Inside I am oddly wrongfooted by the absence of electricity. Put some washing on? Do some of the teetering pile of ironing growing in my study like a clean fungus? Move some money from my account? Check my work emails? Nope, nope, nope, nope.

I sort some papers out and do some filing. Despite how extraordinary this is, no fanfare sounds. Perhaps it needs the power to be on. I make some soup and some more tea in the murky depths of the kitchen and realise that if I want to read anything it would be best to go and sit in the greenhouse. Suddenly the life here before electricity is real to me. For more than three hundred years people lived here by candlelight and oil lamps. I wonder how long the house has had electricity - sixty or seventy years? So for more than three quarters of the time it has stood people have worked mostly outside and the women with work to do inside have followed the light from room to room. I already know by living here than my study is lighter than the kitchen, upstairs lighter than down but if I wanted to write or read or sew I would need to sit right in the window of the upstairs room furthest from the yew tree. I need glasses to read by now. If I were here now in the 1600s, or the next century or maybe even in Victorian times so far from money and citites, I would be living in an even darker grey blur this morning when my book or my sewing would never leap into life under my glasses.

The phone is still on so I can speak to my mother.
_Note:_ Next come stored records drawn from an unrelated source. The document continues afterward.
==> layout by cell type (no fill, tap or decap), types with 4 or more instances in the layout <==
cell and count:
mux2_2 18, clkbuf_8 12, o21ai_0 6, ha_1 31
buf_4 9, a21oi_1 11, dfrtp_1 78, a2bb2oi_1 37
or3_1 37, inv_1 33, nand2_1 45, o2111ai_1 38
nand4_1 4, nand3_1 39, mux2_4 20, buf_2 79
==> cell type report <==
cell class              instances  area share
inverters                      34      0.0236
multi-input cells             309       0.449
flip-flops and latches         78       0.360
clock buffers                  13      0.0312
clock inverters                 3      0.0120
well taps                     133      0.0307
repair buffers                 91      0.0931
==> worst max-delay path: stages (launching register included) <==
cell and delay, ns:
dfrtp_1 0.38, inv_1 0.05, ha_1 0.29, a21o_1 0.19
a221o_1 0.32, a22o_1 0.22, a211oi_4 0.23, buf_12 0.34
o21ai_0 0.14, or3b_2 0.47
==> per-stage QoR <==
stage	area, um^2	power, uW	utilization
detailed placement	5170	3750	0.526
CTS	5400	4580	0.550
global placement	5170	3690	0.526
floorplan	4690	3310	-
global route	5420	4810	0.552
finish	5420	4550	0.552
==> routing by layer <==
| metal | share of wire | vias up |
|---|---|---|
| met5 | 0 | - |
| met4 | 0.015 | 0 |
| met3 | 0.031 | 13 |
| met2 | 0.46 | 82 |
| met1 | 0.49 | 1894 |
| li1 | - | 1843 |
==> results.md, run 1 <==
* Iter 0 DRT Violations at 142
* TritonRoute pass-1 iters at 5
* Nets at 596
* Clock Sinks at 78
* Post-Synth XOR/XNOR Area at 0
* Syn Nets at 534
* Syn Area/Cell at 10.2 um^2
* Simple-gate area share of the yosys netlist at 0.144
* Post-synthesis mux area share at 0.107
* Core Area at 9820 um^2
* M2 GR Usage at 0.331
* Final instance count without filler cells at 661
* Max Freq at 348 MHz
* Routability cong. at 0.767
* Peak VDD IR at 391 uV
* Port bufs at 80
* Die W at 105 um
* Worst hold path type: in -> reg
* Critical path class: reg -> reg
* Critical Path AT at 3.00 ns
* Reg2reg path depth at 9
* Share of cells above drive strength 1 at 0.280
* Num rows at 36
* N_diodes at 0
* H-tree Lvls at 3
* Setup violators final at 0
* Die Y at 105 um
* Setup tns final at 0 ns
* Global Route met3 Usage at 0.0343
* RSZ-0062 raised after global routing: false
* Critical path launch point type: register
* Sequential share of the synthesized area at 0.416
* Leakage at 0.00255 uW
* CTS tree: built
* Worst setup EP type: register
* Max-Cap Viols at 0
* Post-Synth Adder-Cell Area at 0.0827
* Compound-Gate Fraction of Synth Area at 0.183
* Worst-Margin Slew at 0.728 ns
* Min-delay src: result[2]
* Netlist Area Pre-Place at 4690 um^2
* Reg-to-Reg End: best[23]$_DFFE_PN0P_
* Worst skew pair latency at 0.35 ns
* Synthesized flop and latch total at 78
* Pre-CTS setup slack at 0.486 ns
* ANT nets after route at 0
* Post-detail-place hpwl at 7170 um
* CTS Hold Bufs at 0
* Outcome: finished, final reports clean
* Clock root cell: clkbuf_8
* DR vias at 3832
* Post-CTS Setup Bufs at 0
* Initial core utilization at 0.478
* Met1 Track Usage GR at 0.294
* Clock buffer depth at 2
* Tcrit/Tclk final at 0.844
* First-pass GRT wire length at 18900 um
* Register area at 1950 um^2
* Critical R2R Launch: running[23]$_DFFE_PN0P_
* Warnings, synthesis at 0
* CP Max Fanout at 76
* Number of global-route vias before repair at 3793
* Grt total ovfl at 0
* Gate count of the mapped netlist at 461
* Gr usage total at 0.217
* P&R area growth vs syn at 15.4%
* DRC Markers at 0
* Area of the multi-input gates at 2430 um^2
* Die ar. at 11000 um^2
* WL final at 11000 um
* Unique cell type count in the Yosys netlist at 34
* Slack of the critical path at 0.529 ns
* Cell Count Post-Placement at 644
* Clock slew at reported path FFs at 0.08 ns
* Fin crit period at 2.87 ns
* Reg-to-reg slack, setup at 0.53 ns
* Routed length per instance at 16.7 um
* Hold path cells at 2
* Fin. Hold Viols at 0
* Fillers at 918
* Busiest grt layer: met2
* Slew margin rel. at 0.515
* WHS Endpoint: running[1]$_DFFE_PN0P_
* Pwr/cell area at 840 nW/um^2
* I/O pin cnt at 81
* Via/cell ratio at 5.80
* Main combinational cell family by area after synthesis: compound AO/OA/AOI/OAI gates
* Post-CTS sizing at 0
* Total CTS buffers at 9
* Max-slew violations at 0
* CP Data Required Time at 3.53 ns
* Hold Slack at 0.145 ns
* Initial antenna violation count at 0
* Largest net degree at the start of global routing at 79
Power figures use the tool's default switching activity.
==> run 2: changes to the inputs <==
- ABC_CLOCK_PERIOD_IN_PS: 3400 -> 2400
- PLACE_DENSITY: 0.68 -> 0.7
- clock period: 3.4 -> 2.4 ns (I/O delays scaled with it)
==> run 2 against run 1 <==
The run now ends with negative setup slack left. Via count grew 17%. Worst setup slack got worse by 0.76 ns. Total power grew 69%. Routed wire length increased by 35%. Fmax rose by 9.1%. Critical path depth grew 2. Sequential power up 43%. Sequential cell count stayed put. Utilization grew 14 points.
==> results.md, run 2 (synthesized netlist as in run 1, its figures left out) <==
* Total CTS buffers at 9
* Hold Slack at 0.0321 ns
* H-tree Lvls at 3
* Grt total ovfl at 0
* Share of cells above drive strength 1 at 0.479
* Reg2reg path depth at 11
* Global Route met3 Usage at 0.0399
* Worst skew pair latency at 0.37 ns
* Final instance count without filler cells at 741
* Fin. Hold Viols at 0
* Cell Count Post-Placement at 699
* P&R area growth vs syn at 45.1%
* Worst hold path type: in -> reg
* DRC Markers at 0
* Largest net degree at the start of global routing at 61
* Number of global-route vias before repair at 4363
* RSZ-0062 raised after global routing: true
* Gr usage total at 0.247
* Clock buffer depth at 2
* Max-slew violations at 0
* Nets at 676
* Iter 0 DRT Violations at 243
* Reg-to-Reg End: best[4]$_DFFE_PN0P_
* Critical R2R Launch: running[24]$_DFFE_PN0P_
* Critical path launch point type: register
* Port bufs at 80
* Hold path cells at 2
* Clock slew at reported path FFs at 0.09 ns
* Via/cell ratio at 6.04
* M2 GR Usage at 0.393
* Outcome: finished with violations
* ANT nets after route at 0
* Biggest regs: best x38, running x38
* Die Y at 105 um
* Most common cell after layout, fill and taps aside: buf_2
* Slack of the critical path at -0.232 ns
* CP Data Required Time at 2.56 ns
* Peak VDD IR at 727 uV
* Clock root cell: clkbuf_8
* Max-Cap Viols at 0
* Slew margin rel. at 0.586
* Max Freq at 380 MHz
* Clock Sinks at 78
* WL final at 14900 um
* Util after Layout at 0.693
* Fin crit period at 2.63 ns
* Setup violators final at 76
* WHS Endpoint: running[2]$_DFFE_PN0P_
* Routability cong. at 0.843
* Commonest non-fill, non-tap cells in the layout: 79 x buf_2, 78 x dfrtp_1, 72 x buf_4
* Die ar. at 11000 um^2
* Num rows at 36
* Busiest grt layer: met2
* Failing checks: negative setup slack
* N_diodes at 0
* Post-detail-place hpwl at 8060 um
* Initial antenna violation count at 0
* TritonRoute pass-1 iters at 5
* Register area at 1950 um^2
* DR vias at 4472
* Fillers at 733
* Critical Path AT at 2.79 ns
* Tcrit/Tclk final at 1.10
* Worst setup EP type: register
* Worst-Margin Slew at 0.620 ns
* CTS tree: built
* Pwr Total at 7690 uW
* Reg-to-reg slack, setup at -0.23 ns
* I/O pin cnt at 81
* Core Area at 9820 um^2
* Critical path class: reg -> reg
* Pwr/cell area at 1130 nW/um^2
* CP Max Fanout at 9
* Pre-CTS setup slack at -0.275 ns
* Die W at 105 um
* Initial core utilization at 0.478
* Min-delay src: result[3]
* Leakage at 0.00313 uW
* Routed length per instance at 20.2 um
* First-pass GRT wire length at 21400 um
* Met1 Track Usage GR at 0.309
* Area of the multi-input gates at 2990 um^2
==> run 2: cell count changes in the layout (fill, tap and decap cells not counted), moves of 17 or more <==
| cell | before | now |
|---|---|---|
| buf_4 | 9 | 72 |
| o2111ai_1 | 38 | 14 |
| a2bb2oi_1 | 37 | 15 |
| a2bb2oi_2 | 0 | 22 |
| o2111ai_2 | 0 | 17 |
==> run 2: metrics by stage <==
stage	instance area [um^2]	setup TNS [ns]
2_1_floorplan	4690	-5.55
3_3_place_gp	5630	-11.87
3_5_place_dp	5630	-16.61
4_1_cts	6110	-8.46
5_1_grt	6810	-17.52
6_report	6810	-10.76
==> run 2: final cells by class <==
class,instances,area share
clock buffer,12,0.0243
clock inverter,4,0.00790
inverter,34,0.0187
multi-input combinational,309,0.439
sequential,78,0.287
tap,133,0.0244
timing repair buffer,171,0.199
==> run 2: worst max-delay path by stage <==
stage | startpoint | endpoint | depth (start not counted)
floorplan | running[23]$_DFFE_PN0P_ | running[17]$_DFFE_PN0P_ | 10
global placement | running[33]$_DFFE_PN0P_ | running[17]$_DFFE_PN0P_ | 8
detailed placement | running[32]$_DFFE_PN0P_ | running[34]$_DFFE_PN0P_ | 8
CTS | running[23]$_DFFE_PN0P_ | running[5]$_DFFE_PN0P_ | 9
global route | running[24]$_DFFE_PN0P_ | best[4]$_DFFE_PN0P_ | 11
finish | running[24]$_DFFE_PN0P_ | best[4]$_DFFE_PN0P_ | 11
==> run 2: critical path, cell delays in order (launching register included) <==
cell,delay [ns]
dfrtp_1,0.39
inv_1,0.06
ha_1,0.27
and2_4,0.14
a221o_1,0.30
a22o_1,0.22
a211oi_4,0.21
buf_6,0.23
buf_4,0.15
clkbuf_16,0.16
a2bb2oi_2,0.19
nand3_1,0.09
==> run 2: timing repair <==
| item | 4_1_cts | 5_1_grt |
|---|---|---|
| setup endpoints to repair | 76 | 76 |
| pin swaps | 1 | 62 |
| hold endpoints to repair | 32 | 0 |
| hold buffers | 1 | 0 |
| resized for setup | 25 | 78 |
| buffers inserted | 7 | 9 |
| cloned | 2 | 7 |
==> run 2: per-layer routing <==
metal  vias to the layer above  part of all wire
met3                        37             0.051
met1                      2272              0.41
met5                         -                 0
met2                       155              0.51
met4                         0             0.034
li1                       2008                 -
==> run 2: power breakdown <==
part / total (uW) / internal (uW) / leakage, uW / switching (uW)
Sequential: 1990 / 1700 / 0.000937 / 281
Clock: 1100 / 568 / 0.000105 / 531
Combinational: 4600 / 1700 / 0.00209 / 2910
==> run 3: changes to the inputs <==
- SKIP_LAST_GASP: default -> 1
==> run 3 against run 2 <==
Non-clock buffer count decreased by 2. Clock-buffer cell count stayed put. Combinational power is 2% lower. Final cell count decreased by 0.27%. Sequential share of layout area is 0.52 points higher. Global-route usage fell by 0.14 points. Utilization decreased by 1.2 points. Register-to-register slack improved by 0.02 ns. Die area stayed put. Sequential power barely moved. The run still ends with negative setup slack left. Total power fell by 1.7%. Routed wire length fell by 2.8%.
How isolated it would be here without that. Although I suppose that a farmhouse like this, with its bakehouse and forge and dairy would be the centre of life for a number of people. It is only in the last hundred years or so that it has ceased to provide employment for perhaps half a dozen people.
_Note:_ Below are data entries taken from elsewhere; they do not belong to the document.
==> src/source/vec_defs.svh <==
//////////////////////////////////////////////////
// Sizing constants and the major opcode of the
// vector slice, included wherever they are used
//////////////////////////////////////////////////

`ifndef VEC_DEFS_SVH
`define VEC_DEFS_SVH

// Vector register length in bits
`define VEC_VLEN 128

// Same length in bytes
`define VEC_VLENB (`VEC_VLEN / 8)

// Architectural vector registers
`define VEC_NRVREG 8

// Widest element, also the scalar operand width
`define VEC_ELEN 32

// OP-V major opcode
`define VEC_MAJOR 7'b1010111

`endif
==> src/source/vec_pkg.sv <==
//////////////////////////////////////////////////
// Shared types of the vector slice: opcodes, vtype
// fields, the decoded request and the core-facing
// issue, response and result records
//////////////////////////////////////////////////

`include "vec_defs.svh"

package vec_pkg;

  // vl and vstart hold up to VLENB * 8 elements
  typedef logic [$clog2(`VEC_VLENB * 8 + 1)-1:0] vlen_t;
  typedef logic [`VEC_ELEN-1:0] elen_t;
  typedef logic [4:0] reg_idx_t;
  typedef logic [3:0] id_t;

  // Instruction bits 31:28
  typedef enum logic [3:0] {
    OP_VSETVL      = 4'd0,
    OP_CSRR        = 4'd1,
    OP_CSRW_VSTART = 4'd2,
    OP_VADD_VV     = 4'd3,
    OP_VADD_VX     = 4'd4,
    OP_VMV_VX      = 4'd5,
    OP_VMV_XS      = 4'd6
  } vec_op_e;

  typedef enum logic [1:0] {SEW_8, SEW_16, SEW_32, SEW_RES} vec_sew_e;

  // Signed order, the fractions come last
  typedef enum logic [2:0] {
    LMUL_1, LMUL_2, LMUL_4, LMUL_8, LMUL_RES, LMUL_F8, LMUL_F4, LMUL_F2
  } vec_lmul_e;

  // Instruction bits 27:26
  typedef enum logic [1:0] {CSR_VSTART, CSR_VL, CSR_VTYPE, CSR_VLENB} vec_csr_e;

  typedef enum logic {CON, VFU} vec_unit_e;

  typedef struct packed {
    logic      vill;
    vec_sew_e  vsew;
    vec_lmul_e vlmul;
  } vtype_t;

  typedef struct packed {
    vec_op_e   op;
    vec_unit_e ex_unit;
    reg_idx_t  vd;
    reg_idx_t  vs1;
    reg_idx_t  vs2;
    reg_idx_t  rd;
    elen_t     rs1;
    elen_t     rs2;
    vec_csr_e  csr;
    logic      use_rd;
    logic      keep_vl;
    vtype_t    vtype_new;
    id_t       id;
    // Stamped by the controller at issue
    vlen_t     vl;
    vlen_t     vstart;
    vtype_t    vtype;
  } vec_req_t;

  typedef struct packed {
    logic [31:0] instr;
    elen_t       rs1;
    elen_t       rs2;
    id_t         id;
  } x_issue_req_t;

  typedef struct packed {
    id_t  id;
    logic accept;
    logic writeback;
  } x_issue_resp_t;

  typedef struct packed {
    id_t      id;
    reg_idx_t rd;
    elen_t    data;
  } x_result_t;

  typedef struct packed {
    id_t      id;
    reg_idx_t rd;
    elen_t    data;
    logic     writeback;
  } vec_rsp_t;

endpackage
Sometimes here I see from the corner of my eye a figure move across in front of the house going to the bakehouse. I am matter of fact to the point of being prosaic and I am not a feeler of atmospheres or a hearer of strange noises. I don't know what this is and it doesn't bother me at all. It is a friendly, busy presence. I half rationalise it to myself by wondering if somehow the house has the imprint of the years of bustle and coming and going. This morning would have been a fine time for such a half seen movement but nothing, just the rain easing and the builders working out by the yew tree. But when the light comes on again in a welcome golden hum in the afternoon I feel as if I am dropping back into my own time again.

How precious it is, light and warmth so easily. Let us look after it and water too. We are lucky beyong measure and we have lost the sense of how easy our lives are compared to our quite recent predecessors. I sit here at my computer and feel the women who have lived here before me lined up behind me, marvelling at a life with heat and light and running water, never mind blogging.